(Work instructions): Take the data below and copy exactly the lines starting at the one with "run 2: stage" and finishing at the one with "hold / removal: reset", both included.

────────────────────────────────────────

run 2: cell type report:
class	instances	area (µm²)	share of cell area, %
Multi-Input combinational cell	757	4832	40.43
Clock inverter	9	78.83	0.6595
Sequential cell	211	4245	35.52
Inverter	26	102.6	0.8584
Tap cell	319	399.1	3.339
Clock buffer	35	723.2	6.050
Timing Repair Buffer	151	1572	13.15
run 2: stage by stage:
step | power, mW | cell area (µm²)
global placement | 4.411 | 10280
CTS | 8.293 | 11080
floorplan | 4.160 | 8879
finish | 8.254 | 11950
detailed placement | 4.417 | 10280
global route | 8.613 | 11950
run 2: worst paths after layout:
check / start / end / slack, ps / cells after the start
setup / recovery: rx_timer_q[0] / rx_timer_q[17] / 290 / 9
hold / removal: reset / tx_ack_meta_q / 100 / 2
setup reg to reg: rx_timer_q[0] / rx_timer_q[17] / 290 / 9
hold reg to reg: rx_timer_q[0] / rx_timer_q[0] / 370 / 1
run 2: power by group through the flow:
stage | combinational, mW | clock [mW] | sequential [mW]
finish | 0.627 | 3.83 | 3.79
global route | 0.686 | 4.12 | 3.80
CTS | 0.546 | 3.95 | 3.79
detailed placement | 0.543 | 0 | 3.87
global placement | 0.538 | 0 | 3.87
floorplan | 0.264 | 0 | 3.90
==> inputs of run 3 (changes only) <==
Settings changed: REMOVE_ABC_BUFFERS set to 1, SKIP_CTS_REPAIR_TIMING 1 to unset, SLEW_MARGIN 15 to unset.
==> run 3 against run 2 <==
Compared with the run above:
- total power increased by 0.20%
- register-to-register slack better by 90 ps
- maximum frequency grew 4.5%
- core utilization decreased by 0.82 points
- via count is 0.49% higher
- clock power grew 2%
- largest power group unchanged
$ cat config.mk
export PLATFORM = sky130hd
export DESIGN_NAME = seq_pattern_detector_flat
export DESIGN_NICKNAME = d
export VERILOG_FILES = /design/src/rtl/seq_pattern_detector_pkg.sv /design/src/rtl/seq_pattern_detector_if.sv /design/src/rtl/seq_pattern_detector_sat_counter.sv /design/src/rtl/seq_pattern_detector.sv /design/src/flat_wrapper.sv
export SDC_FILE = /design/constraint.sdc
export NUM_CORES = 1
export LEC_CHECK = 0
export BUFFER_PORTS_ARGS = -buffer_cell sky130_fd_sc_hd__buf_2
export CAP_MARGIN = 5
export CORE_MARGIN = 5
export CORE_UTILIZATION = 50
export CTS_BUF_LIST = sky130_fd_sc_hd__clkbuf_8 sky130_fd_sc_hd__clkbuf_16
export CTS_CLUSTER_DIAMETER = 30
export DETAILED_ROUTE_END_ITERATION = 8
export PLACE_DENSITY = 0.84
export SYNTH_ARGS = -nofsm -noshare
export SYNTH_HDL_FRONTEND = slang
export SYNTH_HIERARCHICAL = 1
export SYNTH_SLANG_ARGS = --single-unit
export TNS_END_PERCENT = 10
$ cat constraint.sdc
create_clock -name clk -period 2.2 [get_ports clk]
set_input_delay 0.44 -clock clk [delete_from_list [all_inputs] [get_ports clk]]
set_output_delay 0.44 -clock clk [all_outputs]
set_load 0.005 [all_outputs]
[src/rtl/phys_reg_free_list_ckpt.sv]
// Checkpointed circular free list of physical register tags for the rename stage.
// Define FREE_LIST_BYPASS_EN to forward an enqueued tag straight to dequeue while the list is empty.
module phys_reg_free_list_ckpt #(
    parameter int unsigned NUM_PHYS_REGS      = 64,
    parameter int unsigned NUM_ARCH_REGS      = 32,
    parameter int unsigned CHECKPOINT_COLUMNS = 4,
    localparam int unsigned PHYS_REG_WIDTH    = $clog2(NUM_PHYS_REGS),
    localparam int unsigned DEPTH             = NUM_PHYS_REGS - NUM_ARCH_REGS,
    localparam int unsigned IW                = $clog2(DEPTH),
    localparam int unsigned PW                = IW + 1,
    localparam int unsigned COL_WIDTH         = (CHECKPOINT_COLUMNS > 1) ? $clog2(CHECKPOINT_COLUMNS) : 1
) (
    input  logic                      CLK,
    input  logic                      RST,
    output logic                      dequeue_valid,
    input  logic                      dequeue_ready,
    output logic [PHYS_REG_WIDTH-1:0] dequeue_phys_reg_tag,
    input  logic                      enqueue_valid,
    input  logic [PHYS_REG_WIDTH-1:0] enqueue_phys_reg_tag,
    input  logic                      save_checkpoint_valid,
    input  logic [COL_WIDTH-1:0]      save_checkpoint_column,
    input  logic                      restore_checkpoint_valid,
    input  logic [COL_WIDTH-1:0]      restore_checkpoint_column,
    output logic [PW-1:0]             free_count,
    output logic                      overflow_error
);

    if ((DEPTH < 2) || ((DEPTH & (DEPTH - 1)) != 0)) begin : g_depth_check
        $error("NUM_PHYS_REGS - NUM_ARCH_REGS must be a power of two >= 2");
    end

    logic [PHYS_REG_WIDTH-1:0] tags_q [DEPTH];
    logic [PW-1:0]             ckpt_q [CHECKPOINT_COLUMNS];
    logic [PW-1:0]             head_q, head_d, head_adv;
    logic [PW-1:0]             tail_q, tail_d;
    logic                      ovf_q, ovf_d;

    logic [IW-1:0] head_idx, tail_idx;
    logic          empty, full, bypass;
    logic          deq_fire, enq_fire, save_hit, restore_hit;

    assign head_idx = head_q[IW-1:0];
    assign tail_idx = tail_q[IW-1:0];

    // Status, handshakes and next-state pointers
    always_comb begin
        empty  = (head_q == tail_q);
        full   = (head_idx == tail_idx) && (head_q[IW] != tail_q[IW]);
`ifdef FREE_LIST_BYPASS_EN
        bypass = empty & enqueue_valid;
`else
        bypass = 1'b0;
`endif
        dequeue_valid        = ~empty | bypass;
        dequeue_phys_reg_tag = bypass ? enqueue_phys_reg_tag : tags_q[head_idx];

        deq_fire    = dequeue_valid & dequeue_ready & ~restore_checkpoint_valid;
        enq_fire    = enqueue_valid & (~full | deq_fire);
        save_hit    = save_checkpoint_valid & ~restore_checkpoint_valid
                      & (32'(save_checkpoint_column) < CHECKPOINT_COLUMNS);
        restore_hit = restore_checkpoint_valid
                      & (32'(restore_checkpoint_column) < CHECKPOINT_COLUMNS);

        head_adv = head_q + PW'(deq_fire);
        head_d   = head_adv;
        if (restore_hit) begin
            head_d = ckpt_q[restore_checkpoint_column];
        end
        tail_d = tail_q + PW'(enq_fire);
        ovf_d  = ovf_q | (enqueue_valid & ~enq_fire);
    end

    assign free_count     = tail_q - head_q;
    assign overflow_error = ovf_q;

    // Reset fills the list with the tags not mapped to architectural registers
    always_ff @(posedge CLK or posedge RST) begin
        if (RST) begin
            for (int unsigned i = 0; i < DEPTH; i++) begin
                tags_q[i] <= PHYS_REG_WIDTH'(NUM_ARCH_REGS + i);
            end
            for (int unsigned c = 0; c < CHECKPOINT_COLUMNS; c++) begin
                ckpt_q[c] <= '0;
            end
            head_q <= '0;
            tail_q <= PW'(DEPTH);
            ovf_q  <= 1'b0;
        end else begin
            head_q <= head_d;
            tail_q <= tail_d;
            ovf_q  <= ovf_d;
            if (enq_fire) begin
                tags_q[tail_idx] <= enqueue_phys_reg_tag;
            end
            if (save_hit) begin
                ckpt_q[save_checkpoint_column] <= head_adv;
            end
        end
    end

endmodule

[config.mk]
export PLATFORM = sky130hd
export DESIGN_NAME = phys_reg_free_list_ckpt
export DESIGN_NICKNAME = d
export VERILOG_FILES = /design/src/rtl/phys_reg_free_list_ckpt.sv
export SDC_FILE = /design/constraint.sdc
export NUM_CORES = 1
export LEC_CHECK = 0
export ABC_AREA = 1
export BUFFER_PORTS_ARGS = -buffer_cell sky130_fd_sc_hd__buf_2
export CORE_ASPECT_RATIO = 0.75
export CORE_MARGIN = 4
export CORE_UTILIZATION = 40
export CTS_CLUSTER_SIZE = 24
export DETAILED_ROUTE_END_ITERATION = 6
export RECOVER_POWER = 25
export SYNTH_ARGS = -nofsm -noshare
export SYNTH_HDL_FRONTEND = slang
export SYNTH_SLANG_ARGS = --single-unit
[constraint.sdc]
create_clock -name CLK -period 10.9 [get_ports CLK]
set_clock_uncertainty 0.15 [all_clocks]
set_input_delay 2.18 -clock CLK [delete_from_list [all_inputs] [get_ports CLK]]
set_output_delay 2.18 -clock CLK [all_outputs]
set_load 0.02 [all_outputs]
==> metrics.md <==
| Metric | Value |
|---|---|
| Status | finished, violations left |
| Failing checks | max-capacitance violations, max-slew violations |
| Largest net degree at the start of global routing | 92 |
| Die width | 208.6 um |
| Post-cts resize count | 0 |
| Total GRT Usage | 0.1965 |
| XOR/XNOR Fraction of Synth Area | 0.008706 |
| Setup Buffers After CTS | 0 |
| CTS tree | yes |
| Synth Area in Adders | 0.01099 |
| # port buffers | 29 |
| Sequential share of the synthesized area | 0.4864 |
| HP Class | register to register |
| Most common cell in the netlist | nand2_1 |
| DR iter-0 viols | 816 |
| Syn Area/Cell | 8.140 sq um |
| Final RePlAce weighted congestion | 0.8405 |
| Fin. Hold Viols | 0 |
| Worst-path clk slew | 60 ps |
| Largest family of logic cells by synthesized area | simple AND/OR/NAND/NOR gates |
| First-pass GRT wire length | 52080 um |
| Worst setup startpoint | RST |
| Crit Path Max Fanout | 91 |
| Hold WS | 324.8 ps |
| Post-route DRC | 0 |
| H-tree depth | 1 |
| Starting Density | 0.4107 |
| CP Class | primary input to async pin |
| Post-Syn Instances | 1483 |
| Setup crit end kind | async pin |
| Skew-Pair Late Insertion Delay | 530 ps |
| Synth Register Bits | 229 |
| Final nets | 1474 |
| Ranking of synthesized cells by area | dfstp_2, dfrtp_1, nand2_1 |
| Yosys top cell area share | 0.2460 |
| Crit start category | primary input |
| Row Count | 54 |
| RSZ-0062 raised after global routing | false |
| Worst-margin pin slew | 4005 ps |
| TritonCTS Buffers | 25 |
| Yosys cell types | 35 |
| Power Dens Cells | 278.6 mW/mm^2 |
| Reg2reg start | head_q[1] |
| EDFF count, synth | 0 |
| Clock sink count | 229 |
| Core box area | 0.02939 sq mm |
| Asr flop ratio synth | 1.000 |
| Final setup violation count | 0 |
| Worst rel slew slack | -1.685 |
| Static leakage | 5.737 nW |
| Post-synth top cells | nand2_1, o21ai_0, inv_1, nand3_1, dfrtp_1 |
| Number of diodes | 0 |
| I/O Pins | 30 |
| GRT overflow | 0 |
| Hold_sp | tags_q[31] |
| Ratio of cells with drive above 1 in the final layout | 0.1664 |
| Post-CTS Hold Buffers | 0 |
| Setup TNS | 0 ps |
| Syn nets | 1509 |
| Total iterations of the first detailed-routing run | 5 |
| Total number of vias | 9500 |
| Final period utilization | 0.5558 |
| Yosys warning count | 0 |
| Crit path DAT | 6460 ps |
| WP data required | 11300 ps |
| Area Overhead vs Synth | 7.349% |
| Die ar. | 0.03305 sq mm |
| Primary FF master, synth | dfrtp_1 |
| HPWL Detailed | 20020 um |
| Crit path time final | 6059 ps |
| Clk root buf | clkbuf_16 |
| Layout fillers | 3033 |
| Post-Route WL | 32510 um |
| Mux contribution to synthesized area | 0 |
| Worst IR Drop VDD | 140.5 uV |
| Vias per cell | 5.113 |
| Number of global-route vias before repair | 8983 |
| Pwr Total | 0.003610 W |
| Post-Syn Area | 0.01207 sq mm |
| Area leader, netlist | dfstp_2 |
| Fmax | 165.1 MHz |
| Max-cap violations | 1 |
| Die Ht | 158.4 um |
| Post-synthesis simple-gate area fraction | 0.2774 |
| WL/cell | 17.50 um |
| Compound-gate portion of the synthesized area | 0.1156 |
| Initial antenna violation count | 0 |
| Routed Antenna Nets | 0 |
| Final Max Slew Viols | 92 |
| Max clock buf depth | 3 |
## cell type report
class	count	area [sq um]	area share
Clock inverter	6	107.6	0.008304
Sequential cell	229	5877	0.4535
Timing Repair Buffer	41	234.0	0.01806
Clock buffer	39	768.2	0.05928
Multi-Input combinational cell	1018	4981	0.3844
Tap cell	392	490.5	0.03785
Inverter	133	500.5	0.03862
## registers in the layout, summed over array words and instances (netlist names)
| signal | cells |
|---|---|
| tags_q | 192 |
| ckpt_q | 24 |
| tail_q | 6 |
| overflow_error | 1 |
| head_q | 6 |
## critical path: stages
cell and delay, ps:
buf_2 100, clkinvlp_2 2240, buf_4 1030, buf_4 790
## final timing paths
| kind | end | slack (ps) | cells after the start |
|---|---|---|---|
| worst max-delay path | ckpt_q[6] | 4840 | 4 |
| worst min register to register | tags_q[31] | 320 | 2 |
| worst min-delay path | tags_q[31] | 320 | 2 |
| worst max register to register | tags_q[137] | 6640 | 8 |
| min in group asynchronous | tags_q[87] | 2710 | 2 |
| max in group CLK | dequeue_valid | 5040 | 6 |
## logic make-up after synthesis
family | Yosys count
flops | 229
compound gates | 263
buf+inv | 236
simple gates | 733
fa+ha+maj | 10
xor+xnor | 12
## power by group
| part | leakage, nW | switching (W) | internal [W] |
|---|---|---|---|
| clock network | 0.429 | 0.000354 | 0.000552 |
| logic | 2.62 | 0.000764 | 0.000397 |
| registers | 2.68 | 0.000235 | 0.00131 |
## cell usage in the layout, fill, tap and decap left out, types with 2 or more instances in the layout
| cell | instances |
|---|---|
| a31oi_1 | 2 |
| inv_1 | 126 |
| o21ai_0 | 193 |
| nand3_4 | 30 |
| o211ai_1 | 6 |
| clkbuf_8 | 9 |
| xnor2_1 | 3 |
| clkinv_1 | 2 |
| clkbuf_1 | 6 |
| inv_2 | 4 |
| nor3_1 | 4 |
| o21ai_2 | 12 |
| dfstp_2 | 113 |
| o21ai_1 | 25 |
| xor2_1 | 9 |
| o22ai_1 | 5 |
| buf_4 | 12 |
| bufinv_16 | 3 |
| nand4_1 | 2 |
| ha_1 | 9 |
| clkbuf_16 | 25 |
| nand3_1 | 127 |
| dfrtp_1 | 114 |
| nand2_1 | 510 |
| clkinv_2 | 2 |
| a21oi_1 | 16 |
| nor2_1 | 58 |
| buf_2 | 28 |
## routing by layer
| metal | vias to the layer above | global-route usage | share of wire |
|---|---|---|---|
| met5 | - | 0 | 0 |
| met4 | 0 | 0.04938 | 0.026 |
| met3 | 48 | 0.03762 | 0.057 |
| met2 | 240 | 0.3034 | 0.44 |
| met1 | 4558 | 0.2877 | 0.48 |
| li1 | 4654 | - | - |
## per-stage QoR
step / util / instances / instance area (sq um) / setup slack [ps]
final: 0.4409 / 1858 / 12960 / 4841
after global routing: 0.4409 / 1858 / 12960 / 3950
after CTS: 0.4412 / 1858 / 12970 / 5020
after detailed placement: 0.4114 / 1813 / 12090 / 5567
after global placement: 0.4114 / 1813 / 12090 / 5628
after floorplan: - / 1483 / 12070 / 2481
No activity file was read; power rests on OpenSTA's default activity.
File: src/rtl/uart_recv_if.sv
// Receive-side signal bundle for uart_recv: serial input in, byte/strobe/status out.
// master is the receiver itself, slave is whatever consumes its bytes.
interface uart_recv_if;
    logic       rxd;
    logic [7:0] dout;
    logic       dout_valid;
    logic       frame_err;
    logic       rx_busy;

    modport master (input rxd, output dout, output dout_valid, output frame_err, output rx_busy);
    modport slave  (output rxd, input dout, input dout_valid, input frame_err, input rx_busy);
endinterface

────────────────────────────────────────

(Solution):
run 2: stage by stage:
step | power, mW | cell area (µm²)
global placement | 4.411 | 10280
CTS | 8.293 | 11080
floorplan | 4.160 | 8879
finish | 8.254 | 11950
detailed placement | 4.417 | 10280
global route | 8.613 | 11950
run 2: worst paths after layout:
check / start / end / slack, ps / cells after the start
setup / recovery: rx_timer_q[0] / rx_timer_q[17] / 290 / 9
hold / removal: reset / tx_ack_meta_q / 100 / 2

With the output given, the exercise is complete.